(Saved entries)
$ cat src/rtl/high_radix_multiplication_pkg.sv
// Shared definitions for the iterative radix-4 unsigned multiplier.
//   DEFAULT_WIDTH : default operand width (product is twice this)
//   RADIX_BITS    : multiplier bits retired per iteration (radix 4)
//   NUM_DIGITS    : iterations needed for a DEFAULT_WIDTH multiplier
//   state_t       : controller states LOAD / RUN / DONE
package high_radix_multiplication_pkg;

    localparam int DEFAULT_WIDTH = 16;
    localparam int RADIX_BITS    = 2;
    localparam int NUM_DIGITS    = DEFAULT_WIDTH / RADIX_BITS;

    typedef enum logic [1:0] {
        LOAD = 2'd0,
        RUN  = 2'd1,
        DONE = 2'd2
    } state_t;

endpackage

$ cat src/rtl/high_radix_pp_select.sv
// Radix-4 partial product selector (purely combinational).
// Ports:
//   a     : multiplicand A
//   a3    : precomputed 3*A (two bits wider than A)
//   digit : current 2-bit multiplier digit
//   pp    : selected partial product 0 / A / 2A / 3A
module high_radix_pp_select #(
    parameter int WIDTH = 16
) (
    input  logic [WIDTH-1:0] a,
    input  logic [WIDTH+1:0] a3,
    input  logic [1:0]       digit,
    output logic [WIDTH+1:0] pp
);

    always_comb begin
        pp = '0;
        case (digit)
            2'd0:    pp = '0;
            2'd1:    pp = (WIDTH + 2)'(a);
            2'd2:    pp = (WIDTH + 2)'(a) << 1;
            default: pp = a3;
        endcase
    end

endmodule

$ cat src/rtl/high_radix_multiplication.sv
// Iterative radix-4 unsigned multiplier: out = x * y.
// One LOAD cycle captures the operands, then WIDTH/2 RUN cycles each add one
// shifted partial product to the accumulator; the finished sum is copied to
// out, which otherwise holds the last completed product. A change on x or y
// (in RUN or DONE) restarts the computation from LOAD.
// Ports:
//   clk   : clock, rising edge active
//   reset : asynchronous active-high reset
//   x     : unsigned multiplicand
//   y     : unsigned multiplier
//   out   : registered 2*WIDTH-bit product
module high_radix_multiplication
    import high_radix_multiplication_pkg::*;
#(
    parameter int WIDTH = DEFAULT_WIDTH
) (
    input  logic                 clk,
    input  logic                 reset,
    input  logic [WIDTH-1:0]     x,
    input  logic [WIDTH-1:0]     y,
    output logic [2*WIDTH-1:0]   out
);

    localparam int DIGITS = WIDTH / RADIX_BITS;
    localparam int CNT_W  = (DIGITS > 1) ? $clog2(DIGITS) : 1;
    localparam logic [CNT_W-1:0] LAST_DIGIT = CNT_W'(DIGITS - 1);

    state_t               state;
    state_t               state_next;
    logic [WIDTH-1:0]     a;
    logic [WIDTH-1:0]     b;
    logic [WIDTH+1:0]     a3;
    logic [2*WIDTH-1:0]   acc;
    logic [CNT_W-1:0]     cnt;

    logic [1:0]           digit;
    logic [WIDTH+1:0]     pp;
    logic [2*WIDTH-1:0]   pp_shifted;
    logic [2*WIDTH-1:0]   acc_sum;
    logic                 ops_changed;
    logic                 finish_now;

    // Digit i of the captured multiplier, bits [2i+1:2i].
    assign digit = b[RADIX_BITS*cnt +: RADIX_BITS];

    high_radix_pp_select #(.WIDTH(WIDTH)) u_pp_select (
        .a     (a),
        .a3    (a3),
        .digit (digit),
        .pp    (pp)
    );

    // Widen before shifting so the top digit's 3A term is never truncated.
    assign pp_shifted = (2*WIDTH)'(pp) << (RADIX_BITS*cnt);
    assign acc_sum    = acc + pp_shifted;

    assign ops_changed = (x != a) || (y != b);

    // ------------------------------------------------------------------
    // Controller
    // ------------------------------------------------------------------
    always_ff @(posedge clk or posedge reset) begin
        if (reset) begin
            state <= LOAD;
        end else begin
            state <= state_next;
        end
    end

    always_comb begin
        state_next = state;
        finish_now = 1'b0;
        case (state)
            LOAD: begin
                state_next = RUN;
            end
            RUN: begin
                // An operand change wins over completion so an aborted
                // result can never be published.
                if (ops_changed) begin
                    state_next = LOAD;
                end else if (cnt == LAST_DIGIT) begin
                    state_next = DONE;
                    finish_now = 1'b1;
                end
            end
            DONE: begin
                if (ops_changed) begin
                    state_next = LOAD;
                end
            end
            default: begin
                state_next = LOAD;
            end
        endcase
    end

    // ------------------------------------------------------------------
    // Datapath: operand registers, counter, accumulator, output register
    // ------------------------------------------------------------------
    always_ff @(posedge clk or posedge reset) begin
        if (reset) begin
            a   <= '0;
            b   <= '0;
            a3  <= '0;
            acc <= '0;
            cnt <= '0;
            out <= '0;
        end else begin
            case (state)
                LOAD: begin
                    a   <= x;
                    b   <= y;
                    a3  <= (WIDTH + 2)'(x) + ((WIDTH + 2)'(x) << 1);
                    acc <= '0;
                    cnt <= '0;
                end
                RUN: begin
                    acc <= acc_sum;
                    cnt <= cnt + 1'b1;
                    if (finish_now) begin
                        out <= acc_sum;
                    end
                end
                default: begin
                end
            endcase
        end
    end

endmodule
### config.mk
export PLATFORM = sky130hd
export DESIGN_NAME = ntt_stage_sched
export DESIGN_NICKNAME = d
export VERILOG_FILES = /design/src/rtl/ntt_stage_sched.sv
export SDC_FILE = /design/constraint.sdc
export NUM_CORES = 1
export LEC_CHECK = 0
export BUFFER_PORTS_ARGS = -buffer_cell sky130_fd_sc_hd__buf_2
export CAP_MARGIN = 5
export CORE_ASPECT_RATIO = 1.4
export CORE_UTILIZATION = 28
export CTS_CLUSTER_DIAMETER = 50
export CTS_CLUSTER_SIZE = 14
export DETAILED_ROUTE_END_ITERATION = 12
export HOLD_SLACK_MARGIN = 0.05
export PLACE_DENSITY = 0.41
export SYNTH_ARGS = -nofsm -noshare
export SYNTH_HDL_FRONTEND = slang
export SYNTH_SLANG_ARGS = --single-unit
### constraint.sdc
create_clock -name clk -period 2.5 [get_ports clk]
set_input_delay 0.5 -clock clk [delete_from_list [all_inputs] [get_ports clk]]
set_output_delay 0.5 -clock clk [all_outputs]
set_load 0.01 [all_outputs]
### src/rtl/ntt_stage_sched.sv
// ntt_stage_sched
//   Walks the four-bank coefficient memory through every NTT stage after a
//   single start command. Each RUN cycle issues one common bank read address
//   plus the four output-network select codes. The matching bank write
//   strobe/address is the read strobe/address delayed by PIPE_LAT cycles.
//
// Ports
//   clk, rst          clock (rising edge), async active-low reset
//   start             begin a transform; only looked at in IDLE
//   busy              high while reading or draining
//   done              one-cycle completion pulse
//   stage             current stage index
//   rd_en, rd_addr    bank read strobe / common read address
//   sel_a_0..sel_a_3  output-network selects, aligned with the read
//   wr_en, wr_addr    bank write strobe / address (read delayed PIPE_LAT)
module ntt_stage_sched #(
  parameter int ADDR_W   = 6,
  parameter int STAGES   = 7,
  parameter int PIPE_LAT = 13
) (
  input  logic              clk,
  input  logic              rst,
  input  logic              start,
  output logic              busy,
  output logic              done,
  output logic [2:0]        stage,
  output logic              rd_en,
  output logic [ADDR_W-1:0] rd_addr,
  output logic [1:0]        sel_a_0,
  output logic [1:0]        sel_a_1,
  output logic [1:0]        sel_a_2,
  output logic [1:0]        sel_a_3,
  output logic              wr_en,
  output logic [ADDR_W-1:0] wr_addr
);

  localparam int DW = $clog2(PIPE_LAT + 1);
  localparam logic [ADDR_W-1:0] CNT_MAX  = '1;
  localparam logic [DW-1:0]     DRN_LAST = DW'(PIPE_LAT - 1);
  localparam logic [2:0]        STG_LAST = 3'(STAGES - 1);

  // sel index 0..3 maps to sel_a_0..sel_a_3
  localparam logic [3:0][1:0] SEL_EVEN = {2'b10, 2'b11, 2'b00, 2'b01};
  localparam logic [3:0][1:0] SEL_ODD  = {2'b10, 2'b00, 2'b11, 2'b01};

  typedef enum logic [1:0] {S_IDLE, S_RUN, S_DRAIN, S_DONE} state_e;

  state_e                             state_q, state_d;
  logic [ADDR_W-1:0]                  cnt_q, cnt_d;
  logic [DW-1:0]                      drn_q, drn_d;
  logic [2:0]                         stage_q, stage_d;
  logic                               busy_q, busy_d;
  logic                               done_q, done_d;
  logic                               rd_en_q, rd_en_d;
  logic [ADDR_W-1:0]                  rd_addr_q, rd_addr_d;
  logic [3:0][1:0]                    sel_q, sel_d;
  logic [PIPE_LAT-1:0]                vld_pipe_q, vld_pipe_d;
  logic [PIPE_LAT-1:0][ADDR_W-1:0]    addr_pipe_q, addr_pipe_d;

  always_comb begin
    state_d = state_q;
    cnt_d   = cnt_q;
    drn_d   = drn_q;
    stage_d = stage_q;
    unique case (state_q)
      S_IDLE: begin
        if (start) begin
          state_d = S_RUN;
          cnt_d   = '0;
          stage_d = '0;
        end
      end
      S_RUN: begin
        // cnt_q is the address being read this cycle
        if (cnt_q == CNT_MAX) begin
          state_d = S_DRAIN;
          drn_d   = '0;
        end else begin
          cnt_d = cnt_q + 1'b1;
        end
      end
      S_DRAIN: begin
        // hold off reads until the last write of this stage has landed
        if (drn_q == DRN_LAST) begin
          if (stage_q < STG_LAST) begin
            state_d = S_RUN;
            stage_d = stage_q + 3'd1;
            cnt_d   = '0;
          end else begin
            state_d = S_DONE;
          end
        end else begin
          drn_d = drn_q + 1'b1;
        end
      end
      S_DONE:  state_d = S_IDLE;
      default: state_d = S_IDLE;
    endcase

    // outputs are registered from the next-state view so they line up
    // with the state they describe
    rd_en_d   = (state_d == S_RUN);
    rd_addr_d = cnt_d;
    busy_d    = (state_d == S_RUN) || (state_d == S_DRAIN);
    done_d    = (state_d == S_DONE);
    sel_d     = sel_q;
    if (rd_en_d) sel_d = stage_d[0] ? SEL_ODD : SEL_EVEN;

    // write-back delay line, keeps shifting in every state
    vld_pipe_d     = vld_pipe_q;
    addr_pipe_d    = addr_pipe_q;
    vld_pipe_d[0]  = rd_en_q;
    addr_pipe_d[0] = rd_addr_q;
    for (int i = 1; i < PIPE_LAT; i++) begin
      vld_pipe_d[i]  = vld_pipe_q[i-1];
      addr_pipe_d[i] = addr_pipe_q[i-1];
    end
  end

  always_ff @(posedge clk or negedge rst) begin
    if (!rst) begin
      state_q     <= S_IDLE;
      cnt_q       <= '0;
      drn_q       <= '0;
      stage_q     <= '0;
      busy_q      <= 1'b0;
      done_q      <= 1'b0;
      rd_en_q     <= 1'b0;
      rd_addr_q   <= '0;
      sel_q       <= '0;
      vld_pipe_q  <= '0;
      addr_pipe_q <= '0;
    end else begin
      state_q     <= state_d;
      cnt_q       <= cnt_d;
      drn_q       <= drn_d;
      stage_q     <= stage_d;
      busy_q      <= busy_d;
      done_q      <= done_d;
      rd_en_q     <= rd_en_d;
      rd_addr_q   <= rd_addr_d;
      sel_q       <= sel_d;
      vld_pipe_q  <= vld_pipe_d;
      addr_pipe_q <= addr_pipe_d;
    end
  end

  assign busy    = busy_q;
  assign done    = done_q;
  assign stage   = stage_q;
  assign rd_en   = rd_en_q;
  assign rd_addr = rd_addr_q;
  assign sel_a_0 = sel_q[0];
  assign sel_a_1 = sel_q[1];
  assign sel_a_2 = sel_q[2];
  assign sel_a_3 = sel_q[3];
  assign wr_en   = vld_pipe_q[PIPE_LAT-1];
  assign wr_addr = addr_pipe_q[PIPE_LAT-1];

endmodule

** ACTION ITEM **
Reproduce verbatim the lines above, from the line with "module high_radix_multiplication" through the line with "acc + pp_shifted;".

** SOLVED EXERCISE **
module high_radix_multiplication
    import high_radix_multiplication_pkg::*;
#(
    parameter int WIDTH = DEFAULT_WIDTH
) (
    input  logic                 clk,
    input  logic                 reset,
    input  logic [WIDTH-1:0]     x,
    input  logic [WIDTH-1:0]     y,
    output logic [2*WIDTH-1:0]   out
);

    localparam int DIGITS = WIDTH / RADIX_BITS;
    localparam int CNT_W  = (DIGITS > 1) ? $clog2(DIGITS) : 1;
    localparam logic [CNT_W-1:0] LAST_DIGIT = CNT_W'(DIGITS - 1);

    state_t               state;
    state_t               state_next;
    logic [WIDTH-1:0]     a;
    logic [WIDTH-1:0]     b;
    logic [WIDTH+1:0]     a3;
    logic [2*WIDTH-1:0]   acc;
    logic [CNT_W-1:0]     cnt;

    logic [1:0]           digit;
    logic [WIDTH+1:0]     pp;
    logic [2*WIDTH-1:0]   pp_shifted;
    logic [2*WIDTH-1:0]   acc_sum;
    logic                 ops_changed;
    logic                 finish_now;

    // Digit i of the captured multiplier, bits [2i+1:2i].
    assign digit = b[RADIX_BITS*cnt +: RADIX_BITS];

    high_radix_pp_select #(.WIDTH(WIDTH)) u_pp_select (
        .a     (a),
        .a3    (a3),
        .digit (digit),
        .pp    (pp)
    );

    // Widen before shifting so the top digit's 3A term is never truncated.
    assign pp_shifted = (2*WIDTH)'(pp) << (RADIX_BITS*cnt);
    assign acc_sum    = acc + pp_shifted;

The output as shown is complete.